> _MATERIAL FOR THIS TASK_:

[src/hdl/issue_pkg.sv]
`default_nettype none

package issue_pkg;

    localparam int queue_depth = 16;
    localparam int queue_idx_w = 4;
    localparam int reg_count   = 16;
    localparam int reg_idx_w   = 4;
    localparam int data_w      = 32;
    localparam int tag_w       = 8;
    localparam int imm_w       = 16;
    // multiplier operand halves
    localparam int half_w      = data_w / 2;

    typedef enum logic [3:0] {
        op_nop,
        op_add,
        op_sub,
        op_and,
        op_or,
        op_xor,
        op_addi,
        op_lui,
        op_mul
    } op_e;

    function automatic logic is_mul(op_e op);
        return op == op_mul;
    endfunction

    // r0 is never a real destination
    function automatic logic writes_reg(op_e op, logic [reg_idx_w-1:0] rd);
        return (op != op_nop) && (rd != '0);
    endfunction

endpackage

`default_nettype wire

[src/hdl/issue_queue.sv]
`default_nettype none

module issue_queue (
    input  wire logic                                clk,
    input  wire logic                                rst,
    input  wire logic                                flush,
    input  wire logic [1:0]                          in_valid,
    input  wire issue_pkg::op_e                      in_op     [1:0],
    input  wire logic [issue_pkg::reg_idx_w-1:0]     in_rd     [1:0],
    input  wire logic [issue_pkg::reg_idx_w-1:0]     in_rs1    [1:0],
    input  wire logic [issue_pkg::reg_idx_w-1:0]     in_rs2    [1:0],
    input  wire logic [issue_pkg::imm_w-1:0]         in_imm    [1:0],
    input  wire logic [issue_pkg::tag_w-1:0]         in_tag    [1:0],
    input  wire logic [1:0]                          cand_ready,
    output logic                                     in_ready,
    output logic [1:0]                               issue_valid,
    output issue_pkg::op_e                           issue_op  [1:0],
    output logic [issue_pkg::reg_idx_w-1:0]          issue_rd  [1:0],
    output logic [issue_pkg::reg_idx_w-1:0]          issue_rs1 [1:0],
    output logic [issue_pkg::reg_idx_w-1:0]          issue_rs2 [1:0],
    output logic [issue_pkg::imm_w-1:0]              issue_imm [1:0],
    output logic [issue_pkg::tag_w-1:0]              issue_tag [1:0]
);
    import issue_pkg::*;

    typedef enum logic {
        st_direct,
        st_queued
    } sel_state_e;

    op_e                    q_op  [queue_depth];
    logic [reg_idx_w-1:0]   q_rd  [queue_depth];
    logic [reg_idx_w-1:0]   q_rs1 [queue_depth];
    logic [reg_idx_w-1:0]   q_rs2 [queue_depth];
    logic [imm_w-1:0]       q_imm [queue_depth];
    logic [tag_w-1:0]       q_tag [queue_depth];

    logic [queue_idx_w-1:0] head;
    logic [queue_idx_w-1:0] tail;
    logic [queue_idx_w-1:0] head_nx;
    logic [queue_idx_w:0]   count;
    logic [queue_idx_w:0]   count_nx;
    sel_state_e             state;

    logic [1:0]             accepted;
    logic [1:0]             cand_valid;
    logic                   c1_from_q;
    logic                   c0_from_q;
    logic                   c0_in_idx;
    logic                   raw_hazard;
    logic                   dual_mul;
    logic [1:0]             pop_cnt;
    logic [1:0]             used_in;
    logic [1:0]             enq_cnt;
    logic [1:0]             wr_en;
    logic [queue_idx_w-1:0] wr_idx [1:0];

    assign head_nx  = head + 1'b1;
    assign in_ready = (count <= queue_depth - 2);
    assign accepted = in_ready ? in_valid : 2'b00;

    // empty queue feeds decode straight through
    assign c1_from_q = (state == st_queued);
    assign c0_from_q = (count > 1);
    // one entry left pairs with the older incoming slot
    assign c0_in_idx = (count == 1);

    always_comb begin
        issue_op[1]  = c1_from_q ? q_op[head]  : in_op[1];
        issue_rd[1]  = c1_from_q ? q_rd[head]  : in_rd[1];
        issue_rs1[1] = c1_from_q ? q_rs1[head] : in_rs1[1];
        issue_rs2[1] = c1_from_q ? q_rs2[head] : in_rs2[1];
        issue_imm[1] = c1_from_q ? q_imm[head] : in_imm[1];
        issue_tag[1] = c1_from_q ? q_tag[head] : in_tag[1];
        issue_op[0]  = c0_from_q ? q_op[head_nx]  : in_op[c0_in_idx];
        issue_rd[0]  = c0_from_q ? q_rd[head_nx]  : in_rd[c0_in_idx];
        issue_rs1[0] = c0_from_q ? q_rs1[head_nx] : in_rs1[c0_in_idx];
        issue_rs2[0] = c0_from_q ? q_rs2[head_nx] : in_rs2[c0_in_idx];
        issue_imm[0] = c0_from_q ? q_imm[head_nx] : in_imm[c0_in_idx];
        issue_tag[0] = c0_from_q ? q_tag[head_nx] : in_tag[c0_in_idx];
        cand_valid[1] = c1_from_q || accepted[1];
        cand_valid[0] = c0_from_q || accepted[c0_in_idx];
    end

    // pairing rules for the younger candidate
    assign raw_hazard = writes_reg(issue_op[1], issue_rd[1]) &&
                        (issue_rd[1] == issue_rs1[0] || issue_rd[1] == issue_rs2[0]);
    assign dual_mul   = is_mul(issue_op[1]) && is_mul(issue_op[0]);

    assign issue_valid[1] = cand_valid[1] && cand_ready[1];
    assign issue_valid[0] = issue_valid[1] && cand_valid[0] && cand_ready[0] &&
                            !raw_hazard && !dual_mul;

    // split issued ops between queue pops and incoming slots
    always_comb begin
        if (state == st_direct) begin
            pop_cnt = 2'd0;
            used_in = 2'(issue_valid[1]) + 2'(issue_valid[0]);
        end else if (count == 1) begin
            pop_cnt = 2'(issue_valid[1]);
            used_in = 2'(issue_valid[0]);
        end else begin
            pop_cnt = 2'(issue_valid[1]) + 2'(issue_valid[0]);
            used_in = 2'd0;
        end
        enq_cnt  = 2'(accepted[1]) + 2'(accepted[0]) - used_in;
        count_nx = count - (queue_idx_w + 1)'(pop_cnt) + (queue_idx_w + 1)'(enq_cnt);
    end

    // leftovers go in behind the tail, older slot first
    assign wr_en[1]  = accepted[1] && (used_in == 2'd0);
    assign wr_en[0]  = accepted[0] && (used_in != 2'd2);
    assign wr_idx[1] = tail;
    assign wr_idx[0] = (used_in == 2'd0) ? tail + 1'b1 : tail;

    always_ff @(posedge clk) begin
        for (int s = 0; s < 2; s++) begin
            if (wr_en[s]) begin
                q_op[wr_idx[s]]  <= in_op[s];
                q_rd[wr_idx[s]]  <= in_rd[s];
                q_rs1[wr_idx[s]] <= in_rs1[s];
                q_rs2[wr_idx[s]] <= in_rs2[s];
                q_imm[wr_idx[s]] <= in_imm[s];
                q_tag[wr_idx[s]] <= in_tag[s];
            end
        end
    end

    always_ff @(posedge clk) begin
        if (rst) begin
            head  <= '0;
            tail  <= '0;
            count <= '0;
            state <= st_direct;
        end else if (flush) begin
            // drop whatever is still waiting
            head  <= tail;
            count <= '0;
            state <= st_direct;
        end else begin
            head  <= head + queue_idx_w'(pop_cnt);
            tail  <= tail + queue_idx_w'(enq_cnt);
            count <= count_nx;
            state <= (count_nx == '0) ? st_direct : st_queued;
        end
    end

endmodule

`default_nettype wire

--

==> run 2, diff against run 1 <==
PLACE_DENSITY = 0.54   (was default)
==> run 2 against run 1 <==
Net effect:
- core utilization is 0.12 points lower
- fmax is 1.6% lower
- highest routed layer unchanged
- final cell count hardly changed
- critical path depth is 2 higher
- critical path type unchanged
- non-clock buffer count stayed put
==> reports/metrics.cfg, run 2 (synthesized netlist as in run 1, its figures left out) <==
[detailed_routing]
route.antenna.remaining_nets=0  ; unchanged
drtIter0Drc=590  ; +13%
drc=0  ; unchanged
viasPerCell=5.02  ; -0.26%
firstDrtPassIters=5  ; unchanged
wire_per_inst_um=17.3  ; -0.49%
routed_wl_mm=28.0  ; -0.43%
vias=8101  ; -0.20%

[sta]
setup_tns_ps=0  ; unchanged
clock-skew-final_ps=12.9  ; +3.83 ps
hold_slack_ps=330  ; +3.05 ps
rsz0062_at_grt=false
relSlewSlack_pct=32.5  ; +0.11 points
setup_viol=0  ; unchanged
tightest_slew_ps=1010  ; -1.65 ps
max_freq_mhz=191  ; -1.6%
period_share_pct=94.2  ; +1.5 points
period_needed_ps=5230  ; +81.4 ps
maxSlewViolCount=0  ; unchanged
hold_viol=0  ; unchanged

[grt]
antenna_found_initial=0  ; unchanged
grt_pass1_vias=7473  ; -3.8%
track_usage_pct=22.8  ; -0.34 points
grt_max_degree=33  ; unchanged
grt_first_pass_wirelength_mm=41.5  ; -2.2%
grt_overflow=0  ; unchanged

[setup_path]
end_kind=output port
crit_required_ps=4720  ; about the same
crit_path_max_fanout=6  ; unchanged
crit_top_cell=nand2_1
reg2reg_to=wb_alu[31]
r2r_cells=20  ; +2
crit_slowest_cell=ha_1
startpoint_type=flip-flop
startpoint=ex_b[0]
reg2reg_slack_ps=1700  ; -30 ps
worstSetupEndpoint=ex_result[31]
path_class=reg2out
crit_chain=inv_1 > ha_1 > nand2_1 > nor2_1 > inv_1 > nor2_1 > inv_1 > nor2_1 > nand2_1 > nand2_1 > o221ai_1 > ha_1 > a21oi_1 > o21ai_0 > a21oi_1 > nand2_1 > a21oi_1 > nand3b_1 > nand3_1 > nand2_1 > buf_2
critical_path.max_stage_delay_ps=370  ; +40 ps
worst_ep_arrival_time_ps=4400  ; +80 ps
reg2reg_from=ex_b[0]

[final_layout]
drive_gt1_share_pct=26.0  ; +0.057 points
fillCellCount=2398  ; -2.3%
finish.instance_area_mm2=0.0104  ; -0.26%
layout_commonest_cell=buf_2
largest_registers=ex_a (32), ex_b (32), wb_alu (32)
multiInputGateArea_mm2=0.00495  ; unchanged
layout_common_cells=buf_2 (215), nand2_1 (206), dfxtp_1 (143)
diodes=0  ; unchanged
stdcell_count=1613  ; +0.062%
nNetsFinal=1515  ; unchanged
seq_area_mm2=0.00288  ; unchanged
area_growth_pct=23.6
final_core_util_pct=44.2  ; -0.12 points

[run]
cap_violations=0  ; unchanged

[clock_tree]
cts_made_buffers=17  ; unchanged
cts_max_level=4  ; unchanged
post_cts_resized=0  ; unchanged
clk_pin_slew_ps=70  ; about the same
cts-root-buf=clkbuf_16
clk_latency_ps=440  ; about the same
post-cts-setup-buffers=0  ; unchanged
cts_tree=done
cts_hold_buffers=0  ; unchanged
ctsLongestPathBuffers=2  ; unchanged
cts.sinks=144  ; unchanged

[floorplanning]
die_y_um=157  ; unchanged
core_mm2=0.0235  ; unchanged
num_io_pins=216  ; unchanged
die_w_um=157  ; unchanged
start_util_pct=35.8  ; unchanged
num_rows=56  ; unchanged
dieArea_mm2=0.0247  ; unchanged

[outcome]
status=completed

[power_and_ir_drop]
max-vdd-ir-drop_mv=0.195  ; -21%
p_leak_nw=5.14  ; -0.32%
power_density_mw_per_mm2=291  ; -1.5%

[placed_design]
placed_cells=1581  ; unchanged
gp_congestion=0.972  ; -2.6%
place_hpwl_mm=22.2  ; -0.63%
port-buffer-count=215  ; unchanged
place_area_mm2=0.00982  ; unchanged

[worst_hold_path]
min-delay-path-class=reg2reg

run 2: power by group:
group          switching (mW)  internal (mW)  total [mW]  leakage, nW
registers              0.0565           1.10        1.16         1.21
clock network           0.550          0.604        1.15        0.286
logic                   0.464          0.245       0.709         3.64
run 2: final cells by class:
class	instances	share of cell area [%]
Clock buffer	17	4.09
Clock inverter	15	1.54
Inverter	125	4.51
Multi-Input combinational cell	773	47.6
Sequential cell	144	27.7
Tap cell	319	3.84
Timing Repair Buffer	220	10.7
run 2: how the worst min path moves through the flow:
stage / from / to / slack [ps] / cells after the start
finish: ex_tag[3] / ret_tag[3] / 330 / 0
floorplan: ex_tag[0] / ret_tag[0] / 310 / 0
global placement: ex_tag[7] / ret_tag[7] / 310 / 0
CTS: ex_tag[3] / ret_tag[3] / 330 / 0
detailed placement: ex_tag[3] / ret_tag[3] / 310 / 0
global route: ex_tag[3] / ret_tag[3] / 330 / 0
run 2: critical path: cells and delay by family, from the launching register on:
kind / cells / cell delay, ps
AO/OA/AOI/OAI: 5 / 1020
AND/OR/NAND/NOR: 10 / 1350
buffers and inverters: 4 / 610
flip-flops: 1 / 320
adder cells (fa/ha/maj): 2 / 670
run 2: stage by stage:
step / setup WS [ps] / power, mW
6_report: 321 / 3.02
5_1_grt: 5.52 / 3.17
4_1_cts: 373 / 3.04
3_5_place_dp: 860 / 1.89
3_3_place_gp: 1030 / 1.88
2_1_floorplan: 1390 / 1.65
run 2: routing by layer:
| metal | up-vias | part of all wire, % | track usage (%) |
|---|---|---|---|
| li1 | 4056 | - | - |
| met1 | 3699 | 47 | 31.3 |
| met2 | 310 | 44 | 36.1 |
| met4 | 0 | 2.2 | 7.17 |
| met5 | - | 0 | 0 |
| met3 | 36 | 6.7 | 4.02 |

...

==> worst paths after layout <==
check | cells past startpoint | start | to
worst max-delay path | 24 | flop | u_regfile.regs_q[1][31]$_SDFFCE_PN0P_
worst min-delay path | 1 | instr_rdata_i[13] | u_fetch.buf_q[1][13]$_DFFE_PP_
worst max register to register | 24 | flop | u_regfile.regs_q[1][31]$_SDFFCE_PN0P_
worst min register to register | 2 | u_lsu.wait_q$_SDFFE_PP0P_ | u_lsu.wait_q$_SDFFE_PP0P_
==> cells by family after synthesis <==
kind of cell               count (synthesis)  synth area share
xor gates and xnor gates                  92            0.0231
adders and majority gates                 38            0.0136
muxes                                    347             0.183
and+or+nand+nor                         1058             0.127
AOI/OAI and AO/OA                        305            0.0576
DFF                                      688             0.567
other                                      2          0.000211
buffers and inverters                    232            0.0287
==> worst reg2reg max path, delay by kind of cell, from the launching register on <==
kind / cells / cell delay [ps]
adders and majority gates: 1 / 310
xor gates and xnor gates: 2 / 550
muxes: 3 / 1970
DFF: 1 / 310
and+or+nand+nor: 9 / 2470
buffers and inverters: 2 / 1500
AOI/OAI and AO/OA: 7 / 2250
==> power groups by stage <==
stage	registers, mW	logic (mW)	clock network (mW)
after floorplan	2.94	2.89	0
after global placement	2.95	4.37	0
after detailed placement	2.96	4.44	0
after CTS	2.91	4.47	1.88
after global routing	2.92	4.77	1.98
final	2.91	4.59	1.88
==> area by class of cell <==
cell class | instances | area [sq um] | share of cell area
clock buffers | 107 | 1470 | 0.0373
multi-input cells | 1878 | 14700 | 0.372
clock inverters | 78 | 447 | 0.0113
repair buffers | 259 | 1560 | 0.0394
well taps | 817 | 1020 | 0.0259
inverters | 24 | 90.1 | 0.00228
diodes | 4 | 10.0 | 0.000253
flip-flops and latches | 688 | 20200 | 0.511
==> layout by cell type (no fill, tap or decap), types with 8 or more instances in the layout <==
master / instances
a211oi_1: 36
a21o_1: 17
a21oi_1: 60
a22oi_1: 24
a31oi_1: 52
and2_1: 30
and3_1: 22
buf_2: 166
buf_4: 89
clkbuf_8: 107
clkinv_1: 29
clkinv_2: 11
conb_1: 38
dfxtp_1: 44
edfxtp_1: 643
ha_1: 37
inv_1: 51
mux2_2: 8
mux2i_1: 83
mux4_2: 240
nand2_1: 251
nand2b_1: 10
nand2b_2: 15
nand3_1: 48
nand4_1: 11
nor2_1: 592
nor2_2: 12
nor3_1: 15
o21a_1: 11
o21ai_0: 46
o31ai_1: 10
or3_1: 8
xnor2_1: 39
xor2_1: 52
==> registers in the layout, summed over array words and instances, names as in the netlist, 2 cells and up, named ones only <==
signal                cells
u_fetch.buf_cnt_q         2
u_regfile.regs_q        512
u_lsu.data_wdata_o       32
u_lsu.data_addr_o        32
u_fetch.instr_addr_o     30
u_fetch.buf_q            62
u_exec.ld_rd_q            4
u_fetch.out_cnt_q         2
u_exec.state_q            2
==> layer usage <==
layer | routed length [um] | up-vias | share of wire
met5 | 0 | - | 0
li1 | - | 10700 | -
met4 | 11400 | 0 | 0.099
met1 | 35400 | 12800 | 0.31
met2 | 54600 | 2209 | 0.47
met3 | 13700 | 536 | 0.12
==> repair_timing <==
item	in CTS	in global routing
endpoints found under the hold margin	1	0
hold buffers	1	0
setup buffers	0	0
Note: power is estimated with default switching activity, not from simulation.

> _AIM OF THE EXERCISE_: Nothing but the lines holding the word "global" should be returned from the listing above.

> _WRITTEN ANSWER_:
global placement: ex_tag[7] / ret_tag[7] / 310 / 0
global route: ex_tag[3] / ret_tag[3] / 330 / 0
after global placement	2.95	4.37	0
after global routing	2.92	4.77	1.98
item	in CTS	in global routing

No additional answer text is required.